◆ WHAT NEEDS TO BE DONE ◆
In the listing that follows, locate the line containing "area share, % |" and the line containing "run 4: timing". Retype exactly those two lines and every line between them, and nothing more.

◆ MATERIAL FOR THIS EXERCISE ◆
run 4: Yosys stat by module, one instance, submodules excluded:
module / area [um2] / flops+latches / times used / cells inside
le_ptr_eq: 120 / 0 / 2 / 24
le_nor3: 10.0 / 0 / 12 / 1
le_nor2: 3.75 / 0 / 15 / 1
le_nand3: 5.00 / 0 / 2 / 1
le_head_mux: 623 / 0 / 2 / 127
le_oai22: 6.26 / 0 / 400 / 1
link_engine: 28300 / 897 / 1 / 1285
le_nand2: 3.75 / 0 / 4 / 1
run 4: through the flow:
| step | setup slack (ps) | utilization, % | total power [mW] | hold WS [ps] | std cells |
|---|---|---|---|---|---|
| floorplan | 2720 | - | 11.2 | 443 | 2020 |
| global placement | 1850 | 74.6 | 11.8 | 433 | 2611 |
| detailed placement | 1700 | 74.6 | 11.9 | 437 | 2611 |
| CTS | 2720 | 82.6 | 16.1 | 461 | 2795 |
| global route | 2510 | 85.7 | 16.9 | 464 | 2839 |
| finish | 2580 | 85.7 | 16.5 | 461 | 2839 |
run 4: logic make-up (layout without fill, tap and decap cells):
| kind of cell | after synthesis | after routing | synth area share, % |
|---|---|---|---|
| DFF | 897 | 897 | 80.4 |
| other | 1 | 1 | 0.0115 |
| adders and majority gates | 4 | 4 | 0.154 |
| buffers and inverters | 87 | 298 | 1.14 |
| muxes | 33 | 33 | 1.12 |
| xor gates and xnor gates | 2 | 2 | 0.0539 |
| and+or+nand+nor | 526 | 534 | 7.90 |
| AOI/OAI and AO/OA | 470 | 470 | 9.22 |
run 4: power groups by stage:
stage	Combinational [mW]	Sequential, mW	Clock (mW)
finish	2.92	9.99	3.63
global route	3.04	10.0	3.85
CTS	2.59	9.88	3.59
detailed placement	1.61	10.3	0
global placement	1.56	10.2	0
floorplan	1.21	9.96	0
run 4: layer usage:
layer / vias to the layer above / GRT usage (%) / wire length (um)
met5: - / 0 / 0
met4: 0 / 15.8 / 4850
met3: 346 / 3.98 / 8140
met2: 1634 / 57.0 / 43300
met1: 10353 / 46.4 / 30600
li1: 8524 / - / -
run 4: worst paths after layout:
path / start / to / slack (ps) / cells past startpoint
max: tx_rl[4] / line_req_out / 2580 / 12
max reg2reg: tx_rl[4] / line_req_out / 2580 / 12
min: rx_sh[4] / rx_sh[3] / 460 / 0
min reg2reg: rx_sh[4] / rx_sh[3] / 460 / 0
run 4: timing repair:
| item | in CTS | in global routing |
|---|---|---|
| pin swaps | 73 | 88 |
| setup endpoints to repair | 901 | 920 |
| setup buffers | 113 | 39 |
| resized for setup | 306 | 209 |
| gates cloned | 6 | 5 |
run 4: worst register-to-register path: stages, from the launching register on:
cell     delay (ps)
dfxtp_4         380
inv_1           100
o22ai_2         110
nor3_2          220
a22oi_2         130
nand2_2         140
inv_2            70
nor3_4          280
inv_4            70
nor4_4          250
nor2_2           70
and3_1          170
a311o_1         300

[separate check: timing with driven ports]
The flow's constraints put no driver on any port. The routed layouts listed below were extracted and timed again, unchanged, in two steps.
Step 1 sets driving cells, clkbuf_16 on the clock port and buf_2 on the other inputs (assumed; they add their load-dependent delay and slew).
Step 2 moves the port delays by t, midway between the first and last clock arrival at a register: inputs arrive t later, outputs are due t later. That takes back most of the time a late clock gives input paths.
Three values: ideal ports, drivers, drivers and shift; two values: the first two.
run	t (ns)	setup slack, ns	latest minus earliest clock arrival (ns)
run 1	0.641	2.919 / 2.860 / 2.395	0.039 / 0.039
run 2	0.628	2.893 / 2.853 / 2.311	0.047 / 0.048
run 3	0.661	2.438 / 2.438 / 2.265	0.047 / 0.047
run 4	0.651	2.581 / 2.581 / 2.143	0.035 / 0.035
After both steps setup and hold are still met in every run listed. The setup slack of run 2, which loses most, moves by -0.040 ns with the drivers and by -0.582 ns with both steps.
This is an optimization exercise on Yosys and OpenROAD, whose aim is small area and a short achievable clock period, not a production implementation.
In this exercise RTL edits were held to simulation tests only and were not proved equivalent to the original.
Power and IR drop assume default switching activity.

==> module pfc_selor32, before the edit <==
module pfc_selor32 (input wire [31:0] s, input wire [31:0] d, output wire y_n);
    wire [3:0] o;
    genvar g;
    generate
        for (g = 0; g < 4; g = g + 1) begin : g_o
            pfc_or8 u (.s(s[8*g+7:8*g]), .d(d[8*g+7:8*g]), .y(o[g]));
        end
    endgenerate
    assign y_n = ~|o;
endmodule
==> module pfc_selor64, before the edit <==
module pfc_selor64 (input wire [63:0] s, input wire [63:0] d, output wire y_n);
    wire [7:0] o;
    genvar g;
    generate
        for (g = 0; g < 8; g = g + 1) begin : g_o
            pfc_or8 u (.s(s[8*g+7:8*g]), .d(d[8*g+7:8*g]), .y(o[g]));
        end
    endgenerate
    assign y_n = ~|o;
endmodule
clock: 12.0 ns
lec_check: 0
cap_margin: 20
core_margin: 2
core_utilization: 45
cts_cluster_diameter: 80
cts_cluster_size: 30
place_density: 0.55
setup_slack_margin: 5
slew_margin: 20
synth_hierarchical: 1
run.sh (not shown) runs the stock make flow with config.mk's settings and CLKGATE_MAP_FILE= SYNTH_SCRIPT=/design/flow/synth_recipe.tcl, a recipe that flattens the netlist after the stock synthesis.
Rerun with:
--- a/flow/design.v
+++ b/flow/design.v
@@ -272,22 +272,24 @@
     assign y = |(s & d);
 endmodule
+module pfc_nor16 (input wire [15:0] s, input wire [15:0] d, output wire y_n);
+    wire a, b;
+    pfc_or8 u0 (.s(s[7:0]),  .d(d[7:0]),  .y(a));
+    pfc_or8 u1 (.s(s[15:8]), .d(d[15:8]), .y(b));
+    assign y_n = ~(a | b);
+endmodule
 module pfc_selor32 (input wire [31:0] s, input wire [31:0] d, output wire y_n);
-    wire [3:0] o;
+    wire [1:0] o_n;
+    pfc_nor16 u0 (.s(s[15:0]),  .d(d[15:0]),  .y_n(o_n[0]));
+    pfc_nor16 u1 (.s(s[31:16]), .d(d[31:16]), .y_n(o_n[1]));
+    assign y_n = o_n[0] & o_n[1];
+endmodule
+module pfc_selor64 (input wire [63:0] s, input wire [63:0] d, output wire y_n);
+    wire [3:0] o_n;
     genvar g;
     generate
         for (g = 0; g < 4; g = g + 1) begin : g_o
-            pfc_or8 u (.s(s[8*g+7:8*g]), .d(d[8*g+7:8*g]), .y(o[g]));
+            pfc_nor16 u (.s(s[16*g+15:16*g]), .d(d[16*g+15:16*g]), .y_n(o_n[g]));
         end
     endgenerate
-    assign y_n = ~|o;
-endmodule
-module pfc_selor64 (input wire [63:0] s, input wire [63:0] d, output wire y_n);
-    wire [7:0] o;
-    genvar g;
-    generate
-        for (g = 0; g < 8; g = g + 1) begin : g_o
-            pfc_or8 u (.s(s[8*g+7:8*g]), .d(d[8*g+7:8*g]), .y(o[g]));
-        end
-    endgenerate
-    assign y_n = ~|o;
-endmodule
+    assign y_n = &o_n;
+endmodule
After rerunning: Non-clock buffer count went up by 143; via count went up by 1.9%; worst hold slack improves by 0.028 ns; setup slack improves by 0.44 ns; cell area went up by 3.3%; global-route usage went down by 0.24 points; wire length stays flat; total power went up by 2.9%; core utilization went up by 1.7 points; sequential cell count does not change.
From an optimization exercise on the open Yosys and OpenROAD flow, aimed at small area, a short achievable clock period and few clock cycles per item; shortcuts taken in it are not production practice.
RTL that was checked went through simulation tests only; none was proved equivalent to the original.
The flow treats the clock pin as an ideal source, which a real chip does not have.
Power is estimated from default activity; no workload was simulated.

==> module mnet_tx, before the edit <==
module mnet_tx (
    input  wire        clk,
    input  wire        rst,
    input  wire [47:0] key,
    input  wire [3:0]  klast,
    input  wire        hdr_valid,
    output wire        hdr_ready,
    input  wire [7:0]  hdr_dst,
    input  wire [7:0]  hdr_src,
    input  wire [15:0] hdr_type,
    input  wire [7:0]  hdr_len,
    input  wire        hdr_obf,
    input  wire        pl_valid,
    output wire        pl_ready,
    input  wire [7:0]  pl_data,
    output reg         line_valid,
    input  wire        line_ready,
    output reg  [7:0]  line_data
);
    reg        s_idle, s_soh, s_hdr, s_pl, s_crch, s_crcl, s_eot;
    reg [39:0] hsr;       
    reg [7:0]  cnt;       
    reg [2:0]  idx;       
    reg        obf;
    reg [15:0] crc;
    reg        esc;       
    reg        pv;        
    reg [5:0]  ki;        
    reg [7:0]  skid;
    reg        sv;
    reg        pl_rdy;
    wire [7:0] b = hsr[39:32];
    assign hdr_ready = s_idle;
    assign pl_ready  = pl_rdy;
    wire [7:0] key_byte = ({8{ki[0]}} & key[7:0])   | ({8{ki[1]}} & key[15:8]) |
                          ({8{ki[2]}} & key[23:16]) | ({8{ki[3]}} & key[31:24]) |
                          ({8{ki[4]}} & key[39:32]) | ({8{ki[5]}} & key[47:40]);
    wire ki_wrap = |(ki[5:2] & klast);
    wire pl_take  = pl_valid && pl_rdy;
    wire take     = line_valid && line_ready;
    wire s_body = s_hdr || s_pl;
    wire s_crc  = s_crch || s_crcl;
    wire rdy    = !sv;                    
    wire go     = rdy && !esc;            
    wire a_idle = s_idle && rdy && hdr_valid;     
    wire a_soh  = s_soh && go;
    wire a_hdr  = s_hdr && go;
    wire a_pl   = s_pl && go && pv;
    wire a_crch = s_crch && go;
    wire a_crcl = s_crcl && go;
    wire a_eot  = s_eot && go;
    wire gen_b  = rdy && (esc || s_hdr || (s_pl && pv));       
    wire gen    = gen_b || a_idle || a_soh || a_crch || a_crcl || a_eot;
    wire bgen   = a_hdr || a_pl;                  
    wire [7:0] g = esc ? 8'hFF :
                   s_body ? b :
                   s_crc ? crc[15:8] :
                   s_eot ? 8'h04 : 8'h01;
    wire is_ff = s_crc ? (crc[15:8] == 8'hFF) : (b == 8'hFF);
    wire [15:0] crc_next;
    mnet_crc_step u_crc (.crc_in(crc), .data(b), .crc_out(crc_next));
    wire cnt_zero = (cnt == 8'd0);
    wire cnt_one  = (cnt == 8'd1);
    wire cnt_two  = (cnt == 8'd2);
    wire hdr_done = a_hdr && idx[2];
    wire pl_done  = a_pl && cnt_one;
    wire n_idle = (s_idle && !hdr_valid) || a_eot;
    wire n_soh  = (s_idle && hdr_valid && !rdy) || (s_soh && !go);
    wire n_hdr  = a_idle || a_soh || (s_hdr && !hdr_done);
    wire n_pl   = (hdr_done && !cnt_zero) || (s_pl && !pl_done);
    wire n_crch = (hdr_done && cnt_zero) || pl_done || (s_crch && !go);
    wire n_crcl = a_crch || (s_crcl && !go);
    wire n_eot  = a_crcl || (s_eot && !go);
    wire esc_n  = esc ? sv : (a_hdr || a_pl || a_crch || a_crcl) && is_ff;
    wire pv_n   = pl_take || (pv && !a_pl);
    wire sv_n   = !take && (sv || (line_valid && gen));
    wire [2:0] idx_n = s_idle ? 3'd0 : a_hdr ? idx + 3'd1 : idx;
    wire cnt_n_nz  = !(cnt_zero || (cnt_one && a_pl));
    wire cnt_n_gt1 = !(cnt_zero || cnt_one || (cnt_two && a_pl));
    wire sv_n_rdy = !line_valid && sv;                  
    wire sv_n_stl = sv || (line_valid && gen_b);        
    wire hdr_len_n = s_hdr && (idx[2] ? !a_hdr : (idx[1:0] == 2'd3) && a_hdr) && !cnt_zero && !esc_n;
    wire pv_keep    = pv && !a_pl;
    wire pl_due2    = n_pl && cnt_n_gt1 && !esc_n;
    wire pl_rdy_rt  = hdr_len_n && !sv_n_rdy || pl_due2 && !sv_n_rdy;
    wire pl_rdy_rn  = hdr_len_n && !sv_n_rdy || n_pl && (pv_keep ? cnt_n_gt1 && !esc_n && !sv_n_rdy : cnt_n_nz);
    wire pl_rdy_st  = hdr_len_n && !sv_n_stl || pl_due2 && !sv_n_stl;
    wire pl_rdy_sn  = hdr_len_n && !sv_n_stl || n_pl && (pv_keep ? cnt_n_gt1 && !esc_n && !sv_n_stl : cnt_n_nz);
    always @(posedge clk) begin
        if (rst) begin
            s_idle     <= 1'b1;
            s_soh      <= 1'b0;
            s_hdr      <= 1'b0;
            s_pl       <= 1'b0;
            s_crch     <= 1'b0;
            s_crcl     <= 1'b0;
            s_eot      <= 1'b0;
            esc        <= 1'b0;
            pv         <= 1'b0;
            sv         <= 1'b0;
            line_valid <= 1'b0;
            pl_rdy     <= 1'b0;
        end else begin
            s_idle     <= n_idle;
            s_soh      <= n_soh;
            s_hdr      <= n_hdr;
            s_pl       <= n_pl;
            s_crch     <= n_crch;
            s_crcl     <= n_crcl;
            s_eot      <= n_eot;
            esc        <= esc_n;
            pv         <= pv_n;
            sv         <= sv_n;
            line_valid <= (line_valid && !line_ready) || sv || gen;
            pl_rdy     <= line_ready ? (pl_take ? pl_rdy_rt : pl_rdy_rn)
                                     : (pl_take ? pl_rdy_st : pl_rdy_sn);
        end
    end
    wire [7:0] chain = s_pl ? b : 8'h00;
    always @(posedge clk) begin
        if (s_idle) begin
            hsr <= {hdr_dst, hdr_src, hdr_type, hdr_len};
            cnt <= hdr_len;
            obf <= hdr_obf && (klast != 4'd0);
            crc <= 16'h0000;
            ki  <= 6'd1;
        end else begin
            if (pl_take)
                hsr[39:32] <= obf ? (pl_data ^ key_byte ^ chain) : pl_data;
            else if (bgen && s_hdr)
                hsr[39:32] <= hsr[31:24];
            if (bgen && s_hdr)
                hsr[31:0] <= {hsr[23:0], 8'h00};
            if (bgen && s_pl)
                cnt <= cnt - 8'd1;
            if (bgen)
                crc <= crc_next;
            else if (a_crch)
                crc <= {crc[7:0], 8'h00};
            if (pl_take)
                ki <= ki_wrap ? 6'd1 : {ki[4:0], 1'b0};
        end
        idx <= idx_n;
        if (!line_valid || take)
            line_data <= sv ? skid : g;
        if (!sv)
            skid <= g;
    end
endmodule
==> flow/config.mk <==
export PLATFORM = sky130hd
export DESIGN_NAME = mnet_codec
export DESIGN_NICKNAME = mnet_codec
export VERILOG_FILES = /design/flow/design.v
export SDC_FILE = /design/flow/constraint.sdc
export NUM_CORES = 4
export LEC_CHECK = 0
export ABC_CLOCK_PERIOD_IN_PS = 2000
export CAP_MARGIN = 20
export CORE_MARGIN = 2
export CORE_UTILIZATION = 60
export CTS_CLUSTER_DIAMETER = 80
export CTS_CLUSTER_SIZE = 20
export SETUP_SLACK_MARGIN = 2.6
export SLEW_MARGIN = 20
==> flow/constraint.sdc <==
create_clock -name core_clock -period 4.5 [get_ports {clk}]
set_input_delay 0.9000 -clock core_clock [delete_from_list [all_inputs] [get_ports {clk}]]
set_output_delay 0.9000 -clock core_clock [all_outputs]
set_load 0.01 [all_outputs]
standard.sh (not shown) runs the stock make flow with config.mk's settings and CLKGATE_MAP_FILE= SYNTH_SCRIPT=/design/flow/synth_recipe.tcl, a recipe that flattens the netlist after the stock synthesis.
==> flow/flow/run.sh <==
#!/bin/bash
# The standard layout with two changes:
#  - plain buf_1 cells as the port buffers (the standard flow picks a delay
#    buffer); ORFS's repair resizes them as needed;
#  - after CTS, the top of the clock tree is rebuilt (collapse_cts.tcl): no
#    middle level, and the leaf buffers shared among 3 root buffers on the
#    clock port. Each tool's output goes to a log of its own here.
set -euo pipefail
export BUFFER_PORTS_ARGS="-buffer_cell sky130_fd_sc_hd__buf_1"
export RESULTS=$PWD/orfs/results/$FLOW_PLATFORM/mnet_codec/base
export NROOTS=3
bash standard.sh cts > standard_cts.log 2>&1
openroad -no_init -exit flow/collapse_cts.tcl > collapse_cts.log 2>&1
touch $RESULTS/4_cts.sdc
bash standard.sh finish > standard_finish.log 2>&1
Other scripts of this flow, unchanged in this note and not shown: flow/flow/collapse_cts.tcl
Testbench counts at the start, summed over its fixed seeds: cycles 27,589, items 384.
Edit:
--- a/flow/design.v
+++ b/flow/design.v
@@ -93,18 +93,14 @@
     wire [2:0] idx_n = s_idle ? 3'd0 : a_hdr ? idx + 3'd1 : idx;
     wire cnt_n_nz  = !(cnt_zero || (cnt_one && a_pl));
     wire cnt_n_gt1 = !(cnt_zero || cnt_one || (cnt_two && a_pl));
     wire sv_n_rdy = !line_valid && sv;                  
     wire sv_n_stl = sv || (line_valid && gen_b);        
     wire hdr_len_n = s_hdr && (idx[2] ? !a_hdr : (idx[1:0] == 2'd3) && a_hdr) && !cnt_zero && !esc_n;
-    wire pv_keep    = pv && !a_pl;
-    wire pl_due2    = n_pl && cnt_n_gt1 && !esc_n;
-    wire pl_rdy_rt  = hdr_len_n && !sv_n_rdy || pl_due2 && !sv_n_rdy;
-    wire pl_rdy_rn  = hdr_len_n && !sv_n_rdy || n_pl && (pv_keep ? cnt_n_gt1 && !esc_n && !sv_n_rdy : cnt_n_nz);
-    wire pl_rdy_st  = hdr_len_n && !sv_n_stl || pl_due2 && !sv_n_stl;
-    wire pl_rdy_sn  = hdr_len_n && !sv_n_stl || n_pl && (pv_keep ? cnt_n_gt1 && !esc_n && !sv_n_stl : cnt_n_nz);
+    wire pl_rdy_rdy = hdr_len_n && !sv_n_rdy || n_pl && (pv_n ? cnt_n_gt1 && !esc_n && !sv_n_rdy : cnt_n_nz);
+    wire pl_rdy_stl = hdr_len_n && !sv_n_stl || n_pl && (pv_n ? cnt_n_gt1 && !esc_n && !sv_n_stl : cnt_n_nz);
     always @(posedge clk) begin
         if (rst) begin
             s_idle     <= 1'b1;
             s_soh      <= 1'b0;
             s_hdr      <= 1'b0;
             s_pl       <= 1'b0;
@@ -125,14 +121,13 @@
             s_crcl     <= n_crcl;
             s_eot      <= n_eot;
             esc        <= esc_n;
             pv         <= pv_n;
             sv         <= sv_n;
             line_valid <= (line_valid && !line_ready) || sv || gen;
-            pl_rdy     <= line_ready ? (pl_take ? pl_rdy_rt : pl_rdy_rn)
-                                     : (pl_take ? pl_rdy_st : pl_rdy_sn);
+            pl_rdy     <= line_ready ? pl_rdy_rdy : pl_rdy_stl;
         end
     end
     wire [7:0] chain = s_pl ? b : 8'h00;
     always @(posedge clk) begin
         if (s_idle) begin
             hsr <= {hdr_dst, hdr_src, hdr_type, hdr_len};
Result: Via count goes up by 1.9%. Setup slack is worse by 0.012 ns. Flip-flop and latch count is unchanged. Final cell count stays flat. First-iteration DRC count rises by about 47%. Fmax falls by about 0.6%. Power came out higher by about 2%. Routed wire length grows by 2.9%. Synthesized area rose by about 0.7%.
Only the layout flow was run in the second run of this note; the RTL was not checked for function there.

==> static timing again, ports no longer ideal <==
The flow's constraints put no driver on any port. The routed layouts listed below were extracted and timed again, unchanged, in two steps. Step 1: set_driving_cell puts a clkbuf_16 on clk and a buf_2 on each other input, an assumption about the parent block. Step 2 adds t to the input delays and takes it off the output delays; t is the mean of the earliest and latest rising clock arrival at the registers after step 1. Input paths then give back, and output paths get back, about the clock's delay inside the block. a / b / c = ideal ports / drivers / drivers and shift; a / b = the first two.
| run | shift t [ns] | setup slack, ns | pins driven straight from the clock port |
|---|---|---|---|
| the first run | 0.374 | 2.615 / 2.659 / 2.284 | 3 |
| the second run | 0.449 | 2.604 / 2.537 / 2.209 | 3 |
After both steps setup and hold are still met in every run listed. The setup slack of the second run, which loses most, moves by -0.067 ns with the drivers and by -0.395 ns with both steps.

◆ RESULT FOR THIS EXERCISE ◆
| kind of cell | after synthesis | after routing | synth area share, % |
|---|---|---|---|
| DFF | 897 | 897 | 80.4 |
| other | 1 | 1 | 0.0115 |
| adders and majority gates | 4 | 4 | 0.154 |
| buffers and inverters | 87 | 298 | 1.14 |
| muxes | 33 | 33 | 1.12 |
| xor gates and xnor gates | 2 | 2 | 0.0539 |
| and+or+nand+nor | 526 | 534 | 7.90 |
| AOI/OAI and AO/OA | 470 | 470 | 9.22 |
run 4: power groups by stage:
stage	Combinational [mW]	Sequential, mW	Clock (mW)
finish	2.92	9.99	3.63
global route	3.04	10.0	3.85
CTS	2.59	9.88	3.59
detailed placement	1.61	10.3	0
global placement	1.56	10.2	0
floorplan	1.21	9.96	0
run 4: layer usage:
layer / vias to the layer above / GRT usage (%) / wire length (um)
met5: - / 0 / 0
met4: 0 / 15.8 / 4850
met3: 346 / 3.98 / 8140
met2: 1634 / 57.0 / 43300
met1: 10353 / 46.4 / 30600
li1: 8524 / - / -
run 4: worst paths after layout:
path / start / to / slack (ps) / cells past startpoint
max: tx_rl[4] / line_req_out / 2580 / 12
max reg2reg: tx_rl[4] / line_req_out / 2580 / 12
min: rx_sh[4] / rx_sh[3] / 460 / 0
min reg2reg: rx_sh[4] / rx_sh[3] / 460 / 0
run 4: timing repair:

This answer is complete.